[[ RECORDS FOR THIS EXERCISE, beginning ]]
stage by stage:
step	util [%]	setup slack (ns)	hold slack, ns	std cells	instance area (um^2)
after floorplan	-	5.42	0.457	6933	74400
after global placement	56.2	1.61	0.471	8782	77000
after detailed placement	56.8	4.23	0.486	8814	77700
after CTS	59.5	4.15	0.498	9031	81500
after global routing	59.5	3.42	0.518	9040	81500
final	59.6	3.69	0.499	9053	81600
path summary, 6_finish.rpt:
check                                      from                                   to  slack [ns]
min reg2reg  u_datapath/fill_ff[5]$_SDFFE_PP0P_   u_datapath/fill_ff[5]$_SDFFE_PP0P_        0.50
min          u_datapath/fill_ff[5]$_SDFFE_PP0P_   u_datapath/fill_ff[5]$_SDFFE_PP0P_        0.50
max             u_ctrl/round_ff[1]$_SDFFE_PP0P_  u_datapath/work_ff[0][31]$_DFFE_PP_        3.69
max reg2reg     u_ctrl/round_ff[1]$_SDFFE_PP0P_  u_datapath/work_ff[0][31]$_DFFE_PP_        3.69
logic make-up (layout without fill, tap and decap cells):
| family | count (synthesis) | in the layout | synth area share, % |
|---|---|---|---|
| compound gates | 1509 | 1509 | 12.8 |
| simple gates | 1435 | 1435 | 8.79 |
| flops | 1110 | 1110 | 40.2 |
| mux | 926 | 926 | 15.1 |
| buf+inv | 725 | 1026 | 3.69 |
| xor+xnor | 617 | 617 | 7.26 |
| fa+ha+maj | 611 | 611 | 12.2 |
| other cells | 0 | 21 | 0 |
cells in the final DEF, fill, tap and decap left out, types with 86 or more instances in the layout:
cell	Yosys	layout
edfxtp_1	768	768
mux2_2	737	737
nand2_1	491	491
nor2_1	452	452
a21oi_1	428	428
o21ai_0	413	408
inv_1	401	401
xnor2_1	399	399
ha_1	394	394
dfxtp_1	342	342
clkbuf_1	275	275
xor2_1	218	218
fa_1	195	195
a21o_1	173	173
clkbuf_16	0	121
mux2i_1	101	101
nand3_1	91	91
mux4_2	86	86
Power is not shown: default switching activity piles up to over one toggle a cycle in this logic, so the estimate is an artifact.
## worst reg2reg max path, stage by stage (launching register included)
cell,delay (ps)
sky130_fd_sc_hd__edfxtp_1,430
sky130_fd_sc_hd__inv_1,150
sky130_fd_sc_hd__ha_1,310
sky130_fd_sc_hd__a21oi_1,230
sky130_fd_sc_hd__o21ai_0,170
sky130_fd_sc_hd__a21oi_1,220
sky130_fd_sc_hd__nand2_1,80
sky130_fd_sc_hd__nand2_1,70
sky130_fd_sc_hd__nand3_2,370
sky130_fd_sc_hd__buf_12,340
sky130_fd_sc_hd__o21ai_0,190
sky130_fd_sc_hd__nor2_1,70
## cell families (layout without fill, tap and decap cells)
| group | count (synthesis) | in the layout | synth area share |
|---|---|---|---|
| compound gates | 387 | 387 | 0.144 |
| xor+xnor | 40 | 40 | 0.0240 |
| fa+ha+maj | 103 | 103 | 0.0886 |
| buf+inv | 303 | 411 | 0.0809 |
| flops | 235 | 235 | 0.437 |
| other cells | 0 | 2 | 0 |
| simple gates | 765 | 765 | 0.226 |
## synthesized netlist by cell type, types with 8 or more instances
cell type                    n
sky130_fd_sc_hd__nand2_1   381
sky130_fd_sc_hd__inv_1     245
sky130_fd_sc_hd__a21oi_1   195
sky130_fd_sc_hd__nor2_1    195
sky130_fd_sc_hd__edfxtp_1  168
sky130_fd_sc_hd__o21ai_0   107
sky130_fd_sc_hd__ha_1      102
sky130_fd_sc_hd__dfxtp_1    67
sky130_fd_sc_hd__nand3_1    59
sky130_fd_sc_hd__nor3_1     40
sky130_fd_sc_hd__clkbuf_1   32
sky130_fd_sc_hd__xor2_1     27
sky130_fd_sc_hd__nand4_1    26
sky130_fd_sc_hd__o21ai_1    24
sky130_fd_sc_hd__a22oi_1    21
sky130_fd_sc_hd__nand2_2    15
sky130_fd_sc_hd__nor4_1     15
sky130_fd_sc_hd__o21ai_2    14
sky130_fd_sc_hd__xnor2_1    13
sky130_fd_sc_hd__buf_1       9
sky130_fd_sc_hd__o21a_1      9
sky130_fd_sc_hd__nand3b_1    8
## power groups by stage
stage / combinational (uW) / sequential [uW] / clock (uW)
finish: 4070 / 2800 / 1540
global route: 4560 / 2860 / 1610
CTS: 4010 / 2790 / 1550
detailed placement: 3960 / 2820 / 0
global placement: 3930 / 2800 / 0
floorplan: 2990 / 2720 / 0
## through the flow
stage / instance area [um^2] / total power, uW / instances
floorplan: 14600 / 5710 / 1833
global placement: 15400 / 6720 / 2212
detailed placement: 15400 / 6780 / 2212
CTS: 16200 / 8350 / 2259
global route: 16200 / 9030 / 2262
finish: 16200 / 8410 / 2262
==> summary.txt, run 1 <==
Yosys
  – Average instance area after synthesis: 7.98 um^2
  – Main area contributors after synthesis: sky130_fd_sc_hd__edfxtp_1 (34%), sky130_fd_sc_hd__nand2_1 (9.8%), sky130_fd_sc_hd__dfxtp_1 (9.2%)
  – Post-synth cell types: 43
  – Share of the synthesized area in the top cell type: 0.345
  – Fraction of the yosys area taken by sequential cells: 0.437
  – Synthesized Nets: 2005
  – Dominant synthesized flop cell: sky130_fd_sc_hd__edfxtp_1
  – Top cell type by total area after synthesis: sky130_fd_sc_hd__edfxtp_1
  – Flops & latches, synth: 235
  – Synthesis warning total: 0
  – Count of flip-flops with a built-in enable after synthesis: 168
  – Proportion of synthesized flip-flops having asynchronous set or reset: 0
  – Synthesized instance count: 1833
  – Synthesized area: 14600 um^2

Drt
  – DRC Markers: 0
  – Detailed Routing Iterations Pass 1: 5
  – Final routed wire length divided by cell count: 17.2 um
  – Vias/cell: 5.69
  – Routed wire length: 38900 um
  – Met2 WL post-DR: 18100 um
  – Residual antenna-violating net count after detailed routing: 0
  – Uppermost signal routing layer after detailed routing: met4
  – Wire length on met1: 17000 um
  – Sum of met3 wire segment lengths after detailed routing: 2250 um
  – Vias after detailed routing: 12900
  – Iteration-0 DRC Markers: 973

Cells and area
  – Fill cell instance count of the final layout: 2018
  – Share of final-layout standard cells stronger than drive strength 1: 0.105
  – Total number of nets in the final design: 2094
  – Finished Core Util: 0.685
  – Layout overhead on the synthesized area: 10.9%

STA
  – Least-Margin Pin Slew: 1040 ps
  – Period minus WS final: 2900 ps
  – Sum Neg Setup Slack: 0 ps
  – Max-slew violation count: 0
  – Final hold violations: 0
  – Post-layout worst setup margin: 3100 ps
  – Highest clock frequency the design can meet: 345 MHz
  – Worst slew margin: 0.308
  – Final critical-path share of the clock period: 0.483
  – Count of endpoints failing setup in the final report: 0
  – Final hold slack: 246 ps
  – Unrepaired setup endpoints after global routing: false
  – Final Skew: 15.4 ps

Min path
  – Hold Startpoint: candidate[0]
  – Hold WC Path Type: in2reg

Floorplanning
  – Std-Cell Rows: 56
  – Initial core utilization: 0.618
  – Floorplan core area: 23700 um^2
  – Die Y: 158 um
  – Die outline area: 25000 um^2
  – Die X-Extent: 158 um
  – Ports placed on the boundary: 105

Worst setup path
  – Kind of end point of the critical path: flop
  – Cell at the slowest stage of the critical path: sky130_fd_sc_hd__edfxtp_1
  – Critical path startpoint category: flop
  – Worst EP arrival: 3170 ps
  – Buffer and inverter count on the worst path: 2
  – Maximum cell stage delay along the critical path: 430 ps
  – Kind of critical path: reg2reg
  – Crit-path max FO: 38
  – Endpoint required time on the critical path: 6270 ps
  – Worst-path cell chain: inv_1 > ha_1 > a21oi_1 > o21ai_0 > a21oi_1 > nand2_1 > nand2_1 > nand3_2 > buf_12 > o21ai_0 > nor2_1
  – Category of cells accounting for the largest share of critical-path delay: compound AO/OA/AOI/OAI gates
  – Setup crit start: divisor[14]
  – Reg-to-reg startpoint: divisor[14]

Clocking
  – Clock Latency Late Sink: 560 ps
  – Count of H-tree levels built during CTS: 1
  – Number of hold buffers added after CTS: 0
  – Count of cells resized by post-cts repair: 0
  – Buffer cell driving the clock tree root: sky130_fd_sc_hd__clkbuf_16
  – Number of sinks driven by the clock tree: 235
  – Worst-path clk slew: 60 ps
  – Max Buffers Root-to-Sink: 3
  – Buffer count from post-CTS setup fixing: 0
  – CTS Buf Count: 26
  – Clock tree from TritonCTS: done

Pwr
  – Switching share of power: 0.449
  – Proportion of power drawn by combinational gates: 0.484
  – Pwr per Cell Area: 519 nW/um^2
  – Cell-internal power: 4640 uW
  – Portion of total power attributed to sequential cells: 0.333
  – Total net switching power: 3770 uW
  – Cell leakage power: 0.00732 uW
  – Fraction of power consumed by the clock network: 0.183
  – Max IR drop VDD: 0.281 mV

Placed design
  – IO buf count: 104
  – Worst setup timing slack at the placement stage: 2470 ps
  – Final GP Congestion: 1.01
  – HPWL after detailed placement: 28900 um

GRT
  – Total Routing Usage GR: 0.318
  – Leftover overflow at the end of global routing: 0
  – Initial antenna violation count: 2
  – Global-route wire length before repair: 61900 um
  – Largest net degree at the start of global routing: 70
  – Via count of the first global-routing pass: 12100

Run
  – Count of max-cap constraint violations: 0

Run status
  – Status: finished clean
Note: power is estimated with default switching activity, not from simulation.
**config.mk**
```make
export PLATFORM = sky130hd
export DESIGN_NAME = pdf_byte_tokenizer
export DESIGN_NICKNAME = d
export VERILOG_FILES = /design/src/pbt_pkg.sv /design/src/pbt_queue.sv /design/src/pbt_front.sv /design/src/pbt_back.sv /design/src/pdf_byte_tokenizer.sv
export SDC_FILE = /design/constraint.sdc
export NUM_CORES = 1
export LEC_CHECK = 0
export BUFFER_PORTS_ARGS = -buffer_cell sky130_fd_sc_hd__buf_2
export CELL_PAD_IN_SITES_DETAIL_PLACEMENT = 1
export CELL_PAD_IN_SITES_GLOBAL_PLACEMENT = 2
export CORE_MARGIN = 3
export CORE_UTILIZATION = 44
export DETAILED_ROUTE_END_ITERATION = 8
export GPL_TIMING_DRIVEN = 1
export PLACE_DENSITY = 0.8
export SLEW_MARGIN = 20
export SYNTH_ARGS = -nofsm -noshare
export SYNTH_HDL_FRONTEND = slang
export SYNTH_HIERARCHICAL = 1
export SYNTH_SLANG_ARGS = --single-unit
```
**constraint.sdc**
```tcl
create_clock -name clock -period 6.5 [get_ports clock]
set_input_delay 0.325 -clock clock [delete_from_list [all_inputs] [get_ports clock]]
set_output_delay 0.325 -clock clock [all_outputs]
set_load 0.05 [all_outputs]
```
[[ RECORDS FOR THIS EXERCISE, end ]]
▶ **BRIEF**: Counting only lines that hold the word "simple", say how many there are in the listing above and add nothing.

▶ **FINISHED TASK**: 2